From convex set to convex function The definition of a convex set is geometrically intuitive. But the definition of convex function doesn't seem so intuitive: $S \subset \mathbb{R}^n$ is convex if given $x,y\in S$ the line segment joining $x,y$ is in $S$. 
Let $f$ be a real valued function from an open interval $I$. Consider the graph of $f$ in plane: set theoretically it is
$$\{(x,f(x))\,|\, x\in I\}.$$
For any $a,b\in I$, consider the line joining $(a,f(a))$ and $(b,f(b))$. Then one of the following happens:


*

*The line lies above the graph of $f$.

*The line lies below the graph of $f$.

*None of these hold. 

Q. Suppose you know the definition of convex set and let $f:I\rightarrow \mathbb{R}$ be a function which does not satisfy (3). This means $f$ satisfies (1) or (2). What is intuition way to define function to be convex or concave?

For example, in Wikipedia, it  says that a function is convex if graph above $f$ is convex. But if we are trying to give intuitive definition of convex function based on convex set, according to convexity of region above $f$ or below $f$, what is intuitive way to decide one of them? 
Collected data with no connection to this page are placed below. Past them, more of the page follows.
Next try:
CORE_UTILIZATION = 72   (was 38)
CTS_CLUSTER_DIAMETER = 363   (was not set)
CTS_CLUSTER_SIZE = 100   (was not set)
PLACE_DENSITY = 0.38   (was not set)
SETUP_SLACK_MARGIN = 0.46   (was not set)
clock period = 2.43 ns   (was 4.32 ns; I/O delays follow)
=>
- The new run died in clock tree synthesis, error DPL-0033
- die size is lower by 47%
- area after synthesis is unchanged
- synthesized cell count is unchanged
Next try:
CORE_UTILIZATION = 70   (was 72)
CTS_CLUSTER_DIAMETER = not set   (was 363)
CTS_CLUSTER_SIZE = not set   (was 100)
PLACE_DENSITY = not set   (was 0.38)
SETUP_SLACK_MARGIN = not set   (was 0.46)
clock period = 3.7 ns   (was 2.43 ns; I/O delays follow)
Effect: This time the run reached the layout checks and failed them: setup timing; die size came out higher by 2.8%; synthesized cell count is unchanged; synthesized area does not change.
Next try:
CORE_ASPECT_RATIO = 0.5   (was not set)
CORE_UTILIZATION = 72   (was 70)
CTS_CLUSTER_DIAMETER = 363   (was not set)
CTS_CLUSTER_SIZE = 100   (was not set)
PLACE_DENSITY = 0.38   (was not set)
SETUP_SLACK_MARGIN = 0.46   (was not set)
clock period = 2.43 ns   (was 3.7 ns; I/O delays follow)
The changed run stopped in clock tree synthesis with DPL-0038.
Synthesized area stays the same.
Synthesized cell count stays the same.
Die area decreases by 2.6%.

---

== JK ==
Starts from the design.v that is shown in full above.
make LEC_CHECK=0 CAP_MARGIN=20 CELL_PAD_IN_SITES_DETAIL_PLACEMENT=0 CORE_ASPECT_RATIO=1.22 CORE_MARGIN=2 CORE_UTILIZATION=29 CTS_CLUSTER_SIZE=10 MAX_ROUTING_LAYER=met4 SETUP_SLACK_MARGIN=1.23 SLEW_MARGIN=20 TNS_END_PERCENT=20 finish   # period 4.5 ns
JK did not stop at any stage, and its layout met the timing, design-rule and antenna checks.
==> config.mk <==
export PLATFORM = sky130hd
export DESIGN_NAME = cache
export DESIGN_NICKNAME = cache
export VERILOG_FILES = /design/flow/design.v
export SDC_FILE = /design/flow/constraint.sdc
export NUM_CORES = 4
export LEC_CHECK = 0
export CAP_MARGIN = 20
export CORE_MARGIN = 2
export CORE_UTILIZATION = 72
export CTS_CLUSTER_SIZE = 37
export PLACE_DENSITY = 0.64
export SLEW_MARGIN = 20
==> constraint.sdc <==
create_clock -name core_clock -period 4.21 [get_ports {clk}]
set_input_delay 0.8420 -clock core_clock [delete_from_list [all_inputs] [get_ports {clk}]]
set_output_delay 0.8420 -clock core_clock [all_outputs]
set_load 0.01 [all_outputs]
==> design.v <==
module mux2 #(parameter width = 16)
(
input sel,
input [width-1:0] a, b,
output logic [width-1:0] f
);
always_comb
begin
if (sel == 0)
f = a;
else
f = b;
end
endmodule
module mux4 #(parameter width = 16)
(
input [1:0] sel,
input [width-1:0] a, b, c, d,
output logic [width-1:0] f
);
always_comb
begin
if (sel == 2'b00)
f = a;
else if (sel == 2'b01)
f = b;
else if (sel == 2'b10)
f = c;
else
f = d;
end
endmodule
module register #(parameter width = 16)
(
    input clk,
    input load,
    input [width-1:0] in,
    output logic [width-1:0] out
);
logic [width-1:0] data;
always_ff @(posedge clk)
begin
    if (load)
    begin
        data <= in;
    end
end
always_comb
begin
    out = data;
end
endmodule
module array #(parameter width = 128, parameter has_reset = 0)
(
    input clk,
    input rst,
    input write,
    input logic [2:0] index,
    input [width-1:0] datain,
    output logic [width-1:0] dataout
);
logic [width-1:0] data [7:0];
always_ff @(posedge clk)
begin
    if (has_reset && rst)
    begin
        for (int i = 0; i < 8; i++)
        begin
            data[i] <= '0;
        end
    end
    else if (write == 1)
    begin
        data[index] <= datain;
    end
end
assign dataout = data[index];
endmodule
module cpudatainmux
(
	input [15:0] cpu_sel,
	input logic [127:0] dat_o_cpu,
	input logic [127:0] dat_i_cpu,
	output logic [127:0] cpudatainmux_out
);
mux2 #(.width (8)) cpudatainmux0
(
	.sel(cpu_sel[0]),
	.a(dat_o_cpu[7:0]), 
	.b(dat_i_cpu[7:0]),
	.f(cpudatainmux_out[7:0])
);
mux2 #(.width (8)) cpudatainmux1
(
	.sel(cpu_sel[1]),
	.a(dat_o_cpu[15:8]), 
	.b(dat_i_cpu[15:8]),
	.f(cpudatainmux_out[15:8])
);
mux2 #(.width (8)) cpudatainmux2
(
	.sel(cpu_sel[2]),
	.a(dat_o_cpu[23:16]), 
	.b(dat_i_cpu[23:16]),
	.f(cpudatainmux_out[23:16])
);
mux2 #(.width (8)) cpudatainmux3
(
	.sel(cpu_sel[3]),
	.a(dat_o_cpu[31:24]), 
	.b(dat_i_cpu[31:24]),
	.f(cpudatainmux_out[31:24])
);
mux2 #(.width (8)) cpudatainmux4
(
	.sel(cpu_sel[4]),
	.a(dat_o_cpu[39:32]), 
	.b(dat_i_cpu[39:32]),
	.f(cpudatainmux_out[39:32])
);
mux2 #(.width (8)) cpudatainmux5
(
	.sel(cpu_sel[5]),
	.a(dat_o_cpu[47:40]), 
	.b(dat_i_cpu[47:40]),
	.f(cpudatainmux_out[47:40])
);
mux2 #(.width (8)) cpudatainmux6
(
	.sel(cpu_sel[6]),
	.a(dat_o_cpu[55:48]), 
	.b(dat_i_cpu[55:48]),
	.f(cpudatainmux_out[55:48])
);
mux2 #(.width (8)) cpudatainmux7
(
	.sel(cpu_sel[7]),
	.a(dat_o_cpu[63:56]), 
	.b(dat_i_cpu[63:56]),
	.f(cpudatainmux_out[63:56])
);
mux2 #(.width (8)) cpudatainmux8
(
	.sel(cpu_sel[8]),
	.a(dat_o_cpu[71:64]), 
	.b(dat_i_cpu[71:64]),
	.f(cpudatainmux_out[71:64])
);
mux2 #(.width (8)) cpudatainmux9
(
	.sel(cpu_sel[9]),
	.a(dat_o_cpu[79:72]), 
	.b(dat_i_cpu[79:72]),
	.f(cpudatainmux_out[79:72])
);
mux2 #(.width (8)) cpudatainmux10
(
	.sel(cpu_sel[10]),
	.a(dat_o_cpu[87:80]), 
	.b(dat_i_cpu[87:80]),
	.f(cpudatainmux_out[87:80])
);
mux2 #(.width (8)) cpudatainmux11
(
	.sel(cpu_sel[11]),
	.a(dat_o_cpu[95:88]), 
	.b(dat_i_cpu[95:88]),
	.f(cpudatainmux_out[95:88])
);
mux2 #(.width (8)) cpudatainmux12
(
	.sel(cpu_sel[12]),
	.a(dat_o_cpu[103:96]), 
	.b(dat_i_cpu[103:96]),
	.f(cpudatainmux_out[103:96])
);
mux2 #(.width (8)) cpudatainmux13
(
	.sel(cpu_sel[13]),
	.a(dat_o_cpu[111:104]), 
	.b(dat_i_cpu[111:104]),
	.f(cpudatainmux_out[111:104])
);
mux2 #(.width (8)) cpudatainmux14
(
	.sel(cpu_sel[14]),
	.a(dat_o_cpu[119:112]), 
	.b(dat_i_cpu[119:112]),
	.f(cpudatainmux_out[119:112])
);
mux2 #(.width (8)) cpudatainmux15
(
	.sel(cpu_sel[15]),
	.a(dat_o_cpu[127:120]), 
	.b(dat_i_cpu[127:120]),
	.f(cpudatainmux_out[127:120])
);
endmodule
==> inputs of exp/fjord <==
Design project_euler_17, start of the top module:
module project_euler_17(
  input clk,
  input reset,
  output reg [3:0] ones_digit,
  output reg [3:0] tens_digit,
  output reg [3:0] hundreds_digit,
  output reg [15:0] letter_count,
  output reg done
);
clock: 5.68 ns
lec_check: 0
cap_margin: 20
cell_pad_in_sites_detail_placement: 0
core_aspect_ratio: 1.67
core_margin: 2
core_utilization: 70
cts_cluster_size: 19
gpl_routability_driven: 1
hold_slack_margin: 0.07
max_routing_layer: met5
place_density: 0.78
slew_margin: 35
run.sh (not shown) runs the stock make flow with config.mk's settings and CLKGATE_MAP_FILE=.
==> inputs of exp/tundra, as changes to exp/fjord <==
Settings changed: CORE_UTILIZATION 70 to 49, CTS_CLUSTER_SIZE 19 to unset, PLACE_DENSITY 0.78 to 0.43, SETUP_SLACK_MARGIN set to 1.73, SLEW_MARGIN 35 to 0.
==> flow/constraint.sdc (replaced) <==
create_clock -name core_clock -period 9.58 [get_ports {clk}]
set_input_delay 1.9160 -clock core_clock [delete_from_list [all_inputs] [get_ports {clk}]]
set_output_delay 1.9160 -clock core_clock [all_outputs]
set_load 0.01 [all_outputs]
==> inputs of exp/harbor, as changes to exp/fjord <==
Settings changed: CELL_PAD_IN_SITES_DETAIL_PLACEMENT 0 to unset, CORE_ASPECT_RATIO 1.67 to unset, CORE_UTILIZATION 70 to 45, CTS_CLUSTER_SIZE 19 to unset, GPL_ROUTABILITY_DRIVEN 1 to unset, HOLD_SLACK_MARGIN 0.07 to unset, MAX_ROUTING_LAYER met5 to unset, PLACE_DENSITY 0.78 to unset, SLEW_MARGIN 35 to 20.
==> flow/constraint.sdc (replaced) <==
create_clock -name core_clock -period 6.44 [get_ports {clk}]
set_input_delay 1.2880 -clock core_clock [delete_from_list [all_inputs] [get_ports {clk}]]
set_output_delay 1.2880 -clock core_clock [all_outputs]
set_load 0.01 [all_outputs]
==> results <==
- Synthesized area is the same in exp/tundra and exp/fjord.
- Clock power, highest first: exp/fjord, exp/harbor, exp/tundra.
- Of exp/fjord and exp/tundra, exp/fjord has the higher non-clock buffer count (gap 46).
- Of exp/harbor and exp/tundra, exp/harbor has the higher cell area (gap 5.8%, measured against exp/tundra).
- Against exp/tundra, the combinational power of exp/harbor is higher by about 50%.
- exp/tundra completed with no timing, DRC or antenna violations. exp/fjord finished but fails on setup timing. exp/harbor passed the timing, design-rule and antenna checks.
- Sequential cell count is the same in exp/tundra and exp/harbor.
- Maximum frequency, highest first: exp/harbor, exp/fjord, exp/tundra.
==> flow/design.v <==
module spi_port (
    input wire clk,                
    input wire rst_n,              
    input wire spi_clk,           
    input wire spi_mosi,          
    output wire spi_miso,         
    input wire spi_cs_n,          
    output reg [15:0] capture_reg
);
    reg [15:0] shift_reg;          
    reg cs_n_prev;                 
    always @(posedge clk or negedge rst_n) begin
        if (!rst_n) begin
            shift_reg <= 16'b0;
            capture_reg <= 16'b0;
            cs_n_prev <= 1'b1;
        end else begin
            cs_n_prev <= spi_cs_n;
            if (!spi_cs_n) begin
                shift_reg <= {shift_reg[14:0], spi_mosi};
            end else if (cs_n_prev == 1'b0 && spi_cs_n == 1'b1) begin
                capture_reg <= shift_reg;
            end
        end
    end
    assign spi_miso = 1'b0;
    wire _unused_spi_clk = spi_clk;
endmodule
module config_memory #(
    parameter NUM_ADDRESSES = 8  
)(
    input wire clk,                    
    input wire rst_n,                  
    input wire [7:0] addr,             
    input wire [7:0] data_in,          
    input wire wr_en,                  
    input wire rd_en,                  
    output reg [7:0] data_out         
);
    reg [7:0] memory [0:NUM_ADDRESSES-1];  
    integer i;
    always @(posedge clk or negedge rst_n) begin
        if (!rst_n) begin
            for (i = 0; i < NUM_ADDRESSES; i = i + 1) begin
                memory[i] <= 8'b0;
            end
        end else if (wr_en && addr < NUM_ADDRESSES) begin
            memory[addr[2:0]] <= data_in;
        end
    end
    always @(posedge clk) begin
        if (rd_en) begin
            data_out <= (addr < NUM_ADDRESSES) ? memory[addr[2:0]] : 8'b0;
        end
    end
endmodule
module demux1to2 (
    input wire clk,                
    input wire rst_n,              
    input wire [7:0]sel,     
    input wire [7:0] d,            
    output wire [7:0] a,
    output wire [7:0] b            
);
    reg [7:0] a_hold;
    reg [7:0] b_hold;
    always @(posedge clk or negedge rst_n) begin
        if (!rst_n) begin
            a_hold <= 8'b0;
            b_hold <= 8'b0;
        end else begin
            case(sel)
                8'd0: a_hold <= d;
                8'd1: b_hold <= d;
                default: ;
            endcase
        end
    end
    assign a = (sel == 8'd0) ? d : a_hold;
    assign b = (sel == 8'd1) ? d : b_hold;
endmodule
module decimator (
    input wire clk,                
    input wire rst,                
    input wire [7:0] decimation_ratio,  
    input wire data,               
    output reg out,               
    output reg dec_clk            
);
    reg [7:0] counter;           
    always @(posedge clk or posedge rst) begin
        if (rst) begin
            counter <= 8'b0;
            out <= 1'b0;
            dec_clk <= 1'b0;
        end else begin
            if (decimation_ratio == 8'b1) begin
                out <= data;
            end else begin
                counter <= counter + 1;
                if (counter >= decimation_ratio-1) begin
                    counter <= 8'b0;
                    out <= data;
                    dec_clk <= ~dec_clk;
                end
            end
        end
    end
endmodule
module buffer #(
    parameter MAX_LENGTH = 256
)(
    input wire clk,             
    input wire rst,             
    input wire en,              
    input wire data_1,          
    input wire data_2,          
    input wire [7:0] length,    
    output reg [7:0] corr,      
    output reg pos,
    output reg neg
);
    reg [MAX_LENGTH-1:0] shift_reg_1;
    reg [MAX_LENGTH-1:0] shift_reg_2;
    reg [7:0] corr_neg;
    reg [7:0] corr_pos;
    integer i;
    always @(posedge clk or posedge rst) begin
        if (rst) begin
            shift_reg_1 <= {MAX_LENGTH{1'b0}};
            shift_reg_2 <= {MAX_LENGTH{1'b0}};
            pos <= 1'b0;
            neg <= 1'b0;
            corr <= 8'b0;
            corr_neg <= 8'b0;
            corr_pos <= 8'b0;
        end else if (en) begin
            shift_reg_1 <= {shift_reg_1[MAX_LENGTH-2:0], data_1};
            shift_reg_2 <= {shift_reg_2[MAX_LENGTH-2:0], data_2};
            corr <= corr + (data_1 ^ data_2) - (shift_reg_1[MAX_LENGTH - 1] ^ shift_reg_2[MAX_LENGTH - 1]) ;
            if (length > 1) begin
                corr_neg <= corr_neg + (shift_reg_1[0] ^ data_2) - (shift_reg_1[MAX_LENGTH - 1] ^ shift_reg_2[MAX_LENGTH - 2]);
                corr_pos <= corr_pos + (data_1 ^ shift_reg_2[0]) - (shift_reg_1[MAX_LENGTH - 2] ^ shift_reg_2[MAX_LENGTH - 1]);
            end
            if (corr_neg < corr_pos) begin
                neg <= 1'b1;
                pos <= 1'b0;
            end else if (corr_pos < corr_neg) begin
                pos <= 1'b1;
                neg <= 1'b0;
            end else begin
                pos <= 1'b0;
                neg <= 1'b0;
            end
        end
    end
endmodule
module top_module(
    input wire clk,
    input wire rst,
    input wire spi_mosi,
    input wire spi_cs_n,
    input wire mic_data_1,
    input wire mic_data_2,
    output wire [7:0] out,
    output wire pos,
    output wire neg
);
wire [7:0] addr;
wire [7:0] value;
wire wr_en = 1;
wire rd_en = 1;
wire [7:0] mem_out;
wire [7:0] decimation_ratio;
wire dec_data_1;
wire dec_data_2;
wire dec_clk;
wire [7:0] filter_length;
wire [7:0] filter_out;
wire [15:0] capture_reg;
wire dummy;
wire dummy2;
wire corr_dec_en;
assign addr = capture_reg[15:8];
assign value = capture_reg[7:0];
    spi_port u_spi_port(
        .clk(clk),
        .rst_n(!rst),
        .spi_clk(clk),
        .spi_mosi(spi_mosi),
        .spi_miso(dummy),
        .spi_cs_n(spi_cs_n),
        .capture_reg(capture_reg)
    );
    config_memory u_memory(
        .clk(clk),            
        .rst_n(!rst),          
        .addr(addr),     
        .data_in(value),  
        .wr_en(wr_en),          
        .rd_en(rd_en),          
        .data_out(mem_out) 
    );
    demux1to2 u_demux1to2(
        .clk(clk),
        .rst_n(!rst),
        .sel(addr),
        .d(mem_out),
        .a(decimation_ratio),  
        .b(filter_length)
    );
    decimator u_decimator_1(
        .clk(clk),              
        .rst(rst),              
        .decimation_ratio(decimation_ratio),
        .data(mic_data_1),             
        .out(dec_data_1),              
        .dec_clk(dec_clk)           
    );
    decimator u_decimator_2(
        .clk(clk),              
        .rst(rst),              
        .decimation_ratio(decimation_ratio),
        .data(mic_data_2),             
        .out(dec_data_2),              
        .dec_clk(dummy2)           
    );
    buffer u_buffer(
        .clk(clk),         
        .rst(rst),         
        .en(corr_dec_en),
        .data_1(dec_data_1),        
        .data_2(dec_data_2),        
        .length(filter_length),
        .corr(out),
        .pos(pos),
        .neg(neg)   
    );
reg dec_clk_q;
always @(posedge clk or posedge rst) begin
    if (rst) dec_clk_q <= 1'b0;
    else dec_clk_q <= dec_clk;
end
assign corr_dec_en = (decimation_ratio == 8'b1) | (dec_clk & ~dec_clk_q);
endmodule
// calc_logic
module calc_logic(
   input clk,
   input rst,
   input [4:0] keycode,
   input newkey,
   output [15:0] Xdisplay,
   output LED_NEG_digit,
   output LED_OVW
   );
   localparam[4:0] KEY_CE = 5'b01100,
                   KEY_CA = 5'b00100,
                   KEY_MULTI = 5'b01001,
                   KEY_SUB = 5'b01010,
                   KEY_ADD = 5'b01011,
                   KEY_SQR = 5'b00001,
                   KEY_CH_SIGN = 5'b00010,
                   KEY_EQUALS = 5'b00011;
   reg signed [17:0] X, nextX, Y, nextY, ANS;
   reg [1:0] OP, nextOP;
   wire ADD = (OP == KEY_ADD [1:0]);
   wire SUB = (OP == KEY_SUB [1:0]);
   wire MULTI = (OP == KEY_MULTI [1:0]);        
   wire OP_T2 = (newkey && (keycode[4:2] == 3'b010) );
   wire CA = (newkey && (keycode == KEY_CA) );             
   wire CE = (newkey && (keycode == KEY_CE) );
   wire digit = (newkey && (keycode[4] == 1'b1) );
   wire EQUALS = (newkey && (keycode == KEY_EQUALS) );
   wire SQR = (newkey && (keycode == KEY_SQR) );
   wire CH_SIGN = (newkey && (keycode == KEY_CH_SIGN) );
   wire [6:0] CONTROL = {CE, CA, OP_T2, digit, EQUALS, SQR, CH_SIGN};  
   wire signed [17:0] ANS_ADD, ANS_MULTI, ANS_SUB, ANS_SQR, ANS_CH_SIGN;
   assign ANS_ADD = X+Y;
   assign ANS_SUB = Y-X;
   assign ANS_MULTI = X*Y;
   assign ANS_SQR = X*X;
   assign ANS_CH_SIGN = X*-1;  
   assign LED_OVW = X[16]; 
   assign Xdisplay = X[15:0];
   assign LED_NEG_digit = X[17];  
   always @ (ADD, MULTI, SUB, ANS_ADD, ANS_MULTI, ANS_SUB, X)
  ...
clock: 8.0 ns
lec_check: 0
abc_area: 1
cap_margin: 20
core_aspect_ratio: 0.5
core_margin: 2
core_utilization: 50
cts_cluster_diameter: 20
cts_cluster_size: 92
place_density: 0.35
setup_slack_margin: 2.31
slew_margin: 20
tns_end_percent: 20
run.sh (not shown) runs the stock make flow with config.mk's settings and CLKGATE_MAP_FILE=.
==> next run, changes <==
CAP_MARGIN = 5   (was 20)
CELL_PAD_IN_SITES_GLOBAL_PLACEMENT = 1   (was default)
CORE_ASPECT_RATIO = 0.55   (was 0.5)
CORE_MARGIN = 4   (was 2)
CORE_UTILIZATION = 28   (was 50)
CTS_CLUSTER_DIAMETER = 264   (was 20)
CTS_CLUSTER_SIZE = default   (was 92)
GPL_ROUTABILITY_DRIVEN = 0   (was default)
HOLD_SLACK_MARGIN = -0.04   (was default)
PLACE_DENSITY = default   (was 0.35)
SETUP_SLACK_MARGIN = default   (was 2.31)
TNS_END_PERCENT = 55   (was 20)
Result: The changed run passed the timing, design-rule and antenna checks; die area rose by 83%; fmax fell by 16%; power fell by 4.1%; synthesized cell count is unchanged; via count fell by 4.2%; cell area fell by 2.9%; routed wire length rose by 9.0%; area after synthesis does not change.

* * *

## the previous run
Starting RTL as in the previous note.
clock: 5.1 ns
lec_check: 0
abc_area: 0
cap_margin: 20
cell_pad_in_sites_detail_placement: 0
core_aspect_ratio: 1.21
core_margin: 2
core_utilization: 72
cts_cluster_diameter: 378
cts_cluster_size: 33
min_routing_layer: met1
place_density_lb_addon: 0.01
setup_slack_margin: -0.41
slew_margin: 20
tns_end_percent: 70
In the previous run the implementation completed, yet the final layout does not meet the checks, the culprit being setup timing.
[inputs] the current run vs the previous run
- removing CELL_PAD_IN_SITES_DETAIL_PLACEMENT (formerly 0)
- removing SETUP_SLACK_MARGIN (formerly -0.41)
- removing CTS_CLUSTER_SIZE (formerly 33)
- removing TNS_END_PERCENT (formerly 70)
- removing MIN_ROUTING_LAYER (formerly met1)
- removing CTS_CLUSTER_DIAMETER (formerly 378)
- removing ABC_AREA (formerly 0)
- removing CORE_ASPECT_RATIO (formerly 1.21)
- changing PLACE_DENSITY_LB_ADDON from 0.01 to 0.0
- changing the clock period (ns, I/O delays scaled along) from 5.1 to 5.59
--- outcome ---
To summarise the current run: no stage aborted, but the layout did not pass its checks, failing on setup timing.
The previous run consumes more power than the current run.
~same clock skew in the current run and the previous run
The run showing the smaller combinational gate power is the current run.
Portion of the clock cycle consumed by the worst path in the final layout is higher on the previous run
No activity file was given, so power comes from the tool's default toggle rates.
Since $f$ is satisfying (1) or (2), so the words convex function and concave function are reserved for it; we can assign any word to any case without intuition. But, considering definition of convex set can we get intuition to define convex function? Note that almost everyone knows geometric explanation of the standard definition of convex function. 
 A: In the article of wikipedia about convex functions the relation between the two concepts is stated in this way:

A function $f:\Bbb R^n\to\Bbb R$ is convex if its epigraph (the set of points on or above the graph of the function) is a convex set.

where the epigraph of a function as the above is defined formally as follow:
$$\operatorname{epi}(f):=\left\{(x,\mu)\in\Bbb R^n\times\Bbb R: \mu\ge f(x)\right\}\tag1$$
A: I'm refer Boris T. Polyak in his book 'INTRODUCTION TO OPTIMIZATION', page 8.
Definition of convex function
A scalar function $f(x)$ on $\mathbb R^n$ is said to be convex if
$$f(\lambda x+(1-\lambda)y)\leq \lambda f(x) + (1-\lambda)f(y)$$
for any $x,y\in \mathbb R^n$ and $0\leq \lambda \leq 1$.
Theorem
Let $f:\mathbb R^n \to \mathbb R$. $f$ is a convex function if and only if $H_{\gamma}=\{(x,\gamma)|\gamma \geq f(x)\}$ is a convex set.
Now, look this theorem who is so powerful.
Theorem
A function $f$ is convex if and only if $\nabla^2f(x)\geq 0$.
$\nabla^2f(x)$ are Hessian matrix and $\nabla^2f(x)\geq 0$ refer nonnegative definite.
Example
Let $g(x,y) = x^2-xy+y^2$.
$$\implies \nabla g(x,y) = (2x-y,-x+2y)$$
Then
\begin{equation}
\nabla^2g(x,y) = 
\left(\begin{smallmatrix}
2 & -1\\
-1 & 2
\end{smallmatrix}\right)
\end{equation}
$$\implies \nabla^2g(x,y)\geq 0,\forall x,y\in \mathbb R$$
$$\therefore g(x,y) \text{ is a convex function}$$
Note that if $\nabla^2f(x)$ are not a constant matrix but is nonnegative definite you can not say $f(x)$ are a convex function because this needs to be true on all variables of the function by definition of convex function.